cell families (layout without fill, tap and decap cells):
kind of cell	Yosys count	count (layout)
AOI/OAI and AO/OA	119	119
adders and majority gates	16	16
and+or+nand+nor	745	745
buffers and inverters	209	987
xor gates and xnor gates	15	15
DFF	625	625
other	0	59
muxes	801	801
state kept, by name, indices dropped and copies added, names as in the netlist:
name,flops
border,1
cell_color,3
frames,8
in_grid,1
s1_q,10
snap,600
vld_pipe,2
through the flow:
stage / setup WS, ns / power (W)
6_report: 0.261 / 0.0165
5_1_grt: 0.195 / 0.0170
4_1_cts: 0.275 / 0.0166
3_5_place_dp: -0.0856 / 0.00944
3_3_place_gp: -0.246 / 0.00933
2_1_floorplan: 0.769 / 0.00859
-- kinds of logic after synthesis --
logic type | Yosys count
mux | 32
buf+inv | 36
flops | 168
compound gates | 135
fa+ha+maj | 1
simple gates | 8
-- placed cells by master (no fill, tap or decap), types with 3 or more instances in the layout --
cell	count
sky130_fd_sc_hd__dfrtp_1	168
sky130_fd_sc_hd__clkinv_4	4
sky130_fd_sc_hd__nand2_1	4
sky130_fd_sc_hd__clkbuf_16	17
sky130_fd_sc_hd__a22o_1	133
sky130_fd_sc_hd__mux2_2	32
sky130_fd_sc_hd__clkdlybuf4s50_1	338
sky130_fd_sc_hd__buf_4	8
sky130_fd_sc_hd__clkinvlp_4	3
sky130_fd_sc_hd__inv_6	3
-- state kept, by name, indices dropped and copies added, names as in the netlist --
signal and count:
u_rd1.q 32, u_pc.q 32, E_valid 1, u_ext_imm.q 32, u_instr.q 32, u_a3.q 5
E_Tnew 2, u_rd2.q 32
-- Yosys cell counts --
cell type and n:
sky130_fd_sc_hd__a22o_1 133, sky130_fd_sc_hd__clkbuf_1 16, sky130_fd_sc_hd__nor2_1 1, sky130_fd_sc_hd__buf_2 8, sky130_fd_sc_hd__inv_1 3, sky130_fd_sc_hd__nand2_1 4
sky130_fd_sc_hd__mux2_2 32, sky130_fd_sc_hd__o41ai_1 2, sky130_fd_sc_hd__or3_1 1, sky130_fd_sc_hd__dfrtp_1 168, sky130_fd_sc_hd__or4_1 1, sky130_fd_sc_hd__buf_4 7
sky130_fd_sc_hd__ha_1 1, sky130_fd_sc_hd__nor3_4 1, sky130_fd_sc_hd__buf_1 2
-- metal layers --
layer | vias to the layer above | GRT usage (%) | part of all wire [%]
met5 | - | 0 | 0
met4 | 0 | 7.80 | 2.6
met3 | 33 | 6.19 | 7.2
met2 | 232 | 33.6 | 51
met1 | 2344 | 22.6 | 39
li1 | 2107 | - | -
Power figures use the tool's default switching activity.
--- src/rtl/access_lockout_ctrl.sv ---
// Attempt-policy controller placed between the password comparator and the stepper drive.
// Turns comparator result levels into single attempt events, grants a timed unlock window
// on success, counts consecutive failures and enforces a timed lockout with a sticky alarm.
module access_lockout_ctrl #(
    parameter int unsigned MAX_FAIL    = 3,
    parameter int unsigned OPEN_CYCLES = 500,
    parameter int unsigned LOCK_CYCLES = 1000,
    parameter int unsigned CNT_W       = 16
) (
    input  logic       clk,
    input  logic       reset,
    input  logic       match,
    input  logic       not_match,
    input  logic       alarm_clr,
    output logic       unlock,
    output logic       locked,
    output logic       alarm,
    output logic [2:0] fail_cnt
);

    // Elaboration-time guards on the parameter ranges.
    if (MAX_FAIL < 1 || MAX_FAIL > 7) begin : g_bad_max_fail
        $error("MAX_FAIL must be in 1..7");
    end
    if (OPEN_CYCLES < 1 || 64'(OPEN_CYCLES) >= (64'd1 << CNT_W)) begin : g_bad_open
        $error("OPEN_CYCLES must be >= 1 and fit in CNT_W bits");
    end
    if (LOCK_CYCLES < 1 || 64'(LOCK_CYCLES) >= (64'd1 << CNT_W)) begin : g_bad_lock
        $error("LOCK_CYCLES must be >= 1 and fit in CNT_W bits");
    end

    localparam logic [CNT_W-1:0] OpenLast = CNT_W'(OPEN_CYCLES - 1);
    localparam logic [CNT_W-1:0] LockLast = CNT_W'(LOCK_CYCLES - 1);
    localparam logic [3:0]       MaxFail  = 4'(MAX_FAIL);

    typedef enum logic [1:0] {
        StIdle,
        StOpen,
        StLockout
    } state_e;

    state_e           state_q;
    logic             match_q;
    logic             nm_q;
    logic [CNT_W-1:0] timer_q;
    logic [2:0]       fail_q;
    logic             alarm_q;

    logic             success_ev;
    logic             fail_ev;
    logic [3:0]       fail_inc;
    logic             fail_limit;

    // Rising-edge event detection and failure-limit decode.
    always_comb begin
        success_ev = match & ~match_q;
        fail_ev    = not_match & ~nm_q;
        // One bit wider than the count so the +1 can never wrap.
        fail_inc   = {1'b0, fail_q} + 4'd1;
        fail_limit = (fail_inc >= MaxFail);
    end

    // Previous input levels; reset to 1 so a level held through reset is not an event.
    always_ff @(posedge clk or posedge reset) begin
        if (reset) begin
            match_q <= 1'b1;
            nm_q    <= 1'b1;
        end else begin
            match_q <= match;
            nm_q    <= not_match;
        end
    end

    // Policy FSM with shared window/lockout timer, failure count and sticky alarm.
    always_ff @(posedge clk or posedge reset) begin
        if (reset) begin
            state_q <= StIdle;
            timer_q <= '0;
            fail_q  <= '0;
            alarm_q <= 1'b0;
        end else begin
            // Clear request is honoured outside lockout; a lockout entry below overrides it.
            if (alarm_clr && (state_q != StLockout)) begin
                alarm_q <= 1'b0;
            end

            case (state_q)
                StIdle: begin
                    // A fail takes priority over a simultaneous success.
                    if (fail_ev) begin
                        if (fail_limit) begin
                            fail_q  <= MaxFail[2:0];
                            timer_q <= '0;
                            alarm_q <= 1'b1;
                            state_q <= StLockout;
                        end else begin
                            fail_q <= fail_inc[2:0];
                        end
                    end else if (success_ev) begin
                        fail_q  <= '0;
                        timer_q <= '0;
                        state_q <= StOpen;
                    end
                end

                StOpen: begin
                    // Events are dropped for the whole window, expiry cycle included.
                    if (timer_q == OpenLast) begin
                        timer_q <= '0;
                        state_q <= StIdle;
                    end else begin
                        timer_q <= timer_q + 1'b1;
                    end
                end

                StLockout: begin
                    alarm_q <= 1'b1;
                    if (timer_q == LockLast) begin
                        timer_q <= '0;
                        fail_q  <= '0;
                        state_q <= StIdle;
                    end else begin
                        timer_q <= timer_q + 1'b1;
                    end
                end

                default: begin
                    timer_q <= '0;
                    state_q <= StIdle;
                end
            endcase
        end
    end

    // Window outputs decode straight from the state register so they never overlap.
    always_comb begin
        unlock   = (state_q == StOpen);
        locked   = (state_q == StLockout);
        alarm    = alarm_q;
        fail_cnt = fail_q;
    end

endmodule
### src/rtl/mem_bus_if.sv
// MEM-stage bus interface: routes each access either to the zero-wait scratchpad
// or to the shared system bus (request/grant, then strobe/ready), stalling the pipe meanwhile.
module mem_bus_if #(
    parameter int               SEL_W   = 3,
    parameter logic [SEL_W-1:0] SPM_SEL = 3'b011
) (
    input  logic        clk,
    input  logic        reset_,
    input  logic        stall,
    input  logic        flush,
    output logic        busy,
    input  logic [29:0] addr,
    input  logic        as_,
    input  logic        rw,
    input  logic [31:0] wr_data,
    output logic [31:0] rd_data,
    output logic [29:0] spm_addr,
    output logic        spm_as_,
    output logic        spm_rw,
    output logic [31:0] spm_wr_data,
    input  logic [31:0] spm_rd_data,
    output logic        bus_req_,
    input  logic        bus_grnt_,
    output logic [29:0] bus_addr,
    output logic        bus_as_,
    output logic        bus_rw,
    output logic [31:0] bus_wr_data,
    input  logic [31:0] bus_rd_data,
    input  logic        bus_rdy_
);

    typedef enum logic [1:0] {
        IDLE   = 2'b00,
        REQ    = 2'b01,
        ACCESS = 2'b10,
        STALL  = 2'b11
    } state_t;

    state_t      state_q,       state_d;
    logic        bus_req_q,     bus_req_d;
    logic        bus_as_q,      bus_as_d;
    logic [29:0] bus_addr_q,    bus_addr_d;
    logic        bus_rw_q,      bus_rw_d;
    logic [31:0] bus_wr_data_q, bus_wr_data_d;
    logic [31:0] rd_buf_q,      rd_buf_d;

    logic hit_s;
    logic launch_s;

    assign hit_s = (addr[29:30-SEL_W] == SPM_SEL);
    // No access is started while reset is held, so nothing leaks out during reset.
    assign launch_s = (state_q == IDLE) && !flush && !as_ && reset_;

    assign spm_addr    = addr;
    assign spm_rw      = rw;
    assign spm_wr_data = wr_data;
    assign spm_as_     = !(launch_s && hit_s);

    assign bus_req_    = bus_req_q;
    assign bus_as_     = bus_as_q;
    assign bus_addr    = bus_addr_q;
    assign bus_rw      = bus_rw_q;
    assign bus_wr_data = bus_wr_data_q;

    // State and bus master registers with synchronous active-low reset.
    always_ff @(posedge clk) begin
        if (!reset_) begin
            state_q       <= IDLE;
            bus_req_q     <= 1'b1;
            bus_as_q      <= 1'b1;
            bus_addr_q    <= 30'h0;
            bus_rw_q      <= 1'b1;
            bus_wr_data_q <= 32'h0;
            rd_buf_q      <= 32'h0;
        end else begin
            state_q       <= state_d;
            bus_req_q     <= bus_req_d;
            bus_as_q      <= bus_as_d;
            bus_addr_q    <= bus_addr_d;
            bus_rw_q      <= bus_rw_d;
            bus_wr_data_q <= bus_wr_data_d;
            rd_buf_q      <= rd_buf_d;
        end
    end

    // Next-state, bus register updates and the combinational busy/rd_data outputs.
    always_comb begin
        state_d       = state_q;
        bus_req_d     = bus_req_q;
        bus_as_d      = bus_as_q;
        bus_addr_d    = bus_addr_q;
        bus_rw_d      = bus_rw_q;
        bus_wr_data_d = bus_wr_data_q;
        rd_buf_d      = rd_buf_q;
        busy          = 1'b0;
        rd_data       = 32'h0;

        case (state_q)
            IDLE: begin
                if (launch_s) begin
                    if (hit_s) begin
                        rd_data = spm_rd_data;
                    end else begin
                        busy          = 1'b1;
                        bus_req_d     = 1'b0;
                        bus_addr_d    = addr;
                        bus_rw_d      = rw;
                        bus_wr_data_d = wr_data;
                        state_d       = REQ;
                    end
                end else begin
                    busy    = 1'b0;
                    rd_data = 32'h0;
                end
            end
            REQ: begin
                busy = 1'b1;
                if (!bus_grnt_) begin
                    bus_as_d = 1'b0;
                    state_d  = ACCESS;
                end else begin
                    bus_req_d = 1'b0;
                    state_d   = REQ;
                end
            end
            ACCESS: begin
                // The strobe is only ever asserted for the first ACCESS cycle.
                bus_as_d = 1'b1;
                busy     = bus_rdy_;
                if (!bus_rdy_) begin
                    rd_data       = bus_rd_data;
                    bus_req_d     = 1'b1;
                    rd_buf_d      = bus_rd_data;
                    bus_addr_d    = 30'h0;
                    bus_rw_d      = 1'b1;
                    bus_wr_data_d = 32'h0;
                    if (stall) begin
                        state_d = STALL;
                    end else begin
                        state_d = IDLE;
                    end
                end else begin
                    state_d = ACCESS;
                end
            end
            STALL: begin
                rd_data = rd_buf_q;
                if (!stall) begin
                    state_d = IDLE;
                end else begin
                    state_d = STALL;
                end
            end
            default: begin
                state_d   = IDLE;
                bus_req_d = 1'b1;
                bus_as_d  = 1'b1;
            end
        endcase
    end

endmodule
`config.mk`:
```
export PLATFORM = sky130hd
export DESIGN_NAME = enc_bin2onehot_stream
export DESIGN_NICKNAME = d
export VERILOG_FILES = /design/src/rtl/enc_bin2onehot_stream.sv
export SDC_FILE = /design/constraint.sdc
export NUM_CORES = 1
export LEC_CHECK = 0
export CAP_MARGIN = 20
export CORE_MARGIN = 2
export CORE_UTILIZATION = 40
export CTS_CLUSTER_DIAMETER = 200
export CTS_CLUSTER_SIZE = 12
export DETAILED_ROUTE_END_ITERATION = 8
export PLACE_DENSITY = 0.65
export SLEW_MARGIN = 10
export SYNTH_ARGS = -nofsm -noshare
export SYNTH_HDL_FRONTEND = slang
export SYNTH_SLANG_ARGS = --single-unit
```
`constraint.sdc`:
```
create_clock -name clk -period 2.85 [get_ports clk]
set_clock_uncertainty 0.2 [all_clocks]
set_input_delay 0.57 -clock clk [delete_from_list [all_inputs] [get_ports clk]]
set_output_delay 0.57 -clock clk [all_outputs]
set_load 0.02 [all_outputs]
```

|---|

## Instructions for the task:
Please copy, exactly as written, every line in the listing above from the line with "4_1_cts: 0.275 / 0.0166" up to and including the line with "simple gates | 8".

## Answer space:
4_1_cts: 0.275 / 0.0166
3_5_place_dp: -0.0856 / 0.00944
3_3_place_gp: -0.246 / 0.00933
2_1_floorplan: 0.769 / 0.00859
-- kinds of logic after synthesis --
logic type | Yosys count
mux | 32
buf+inv | 36
flops | 168
compound gates | 135
fa+ha+maj | 1
simple gates | 8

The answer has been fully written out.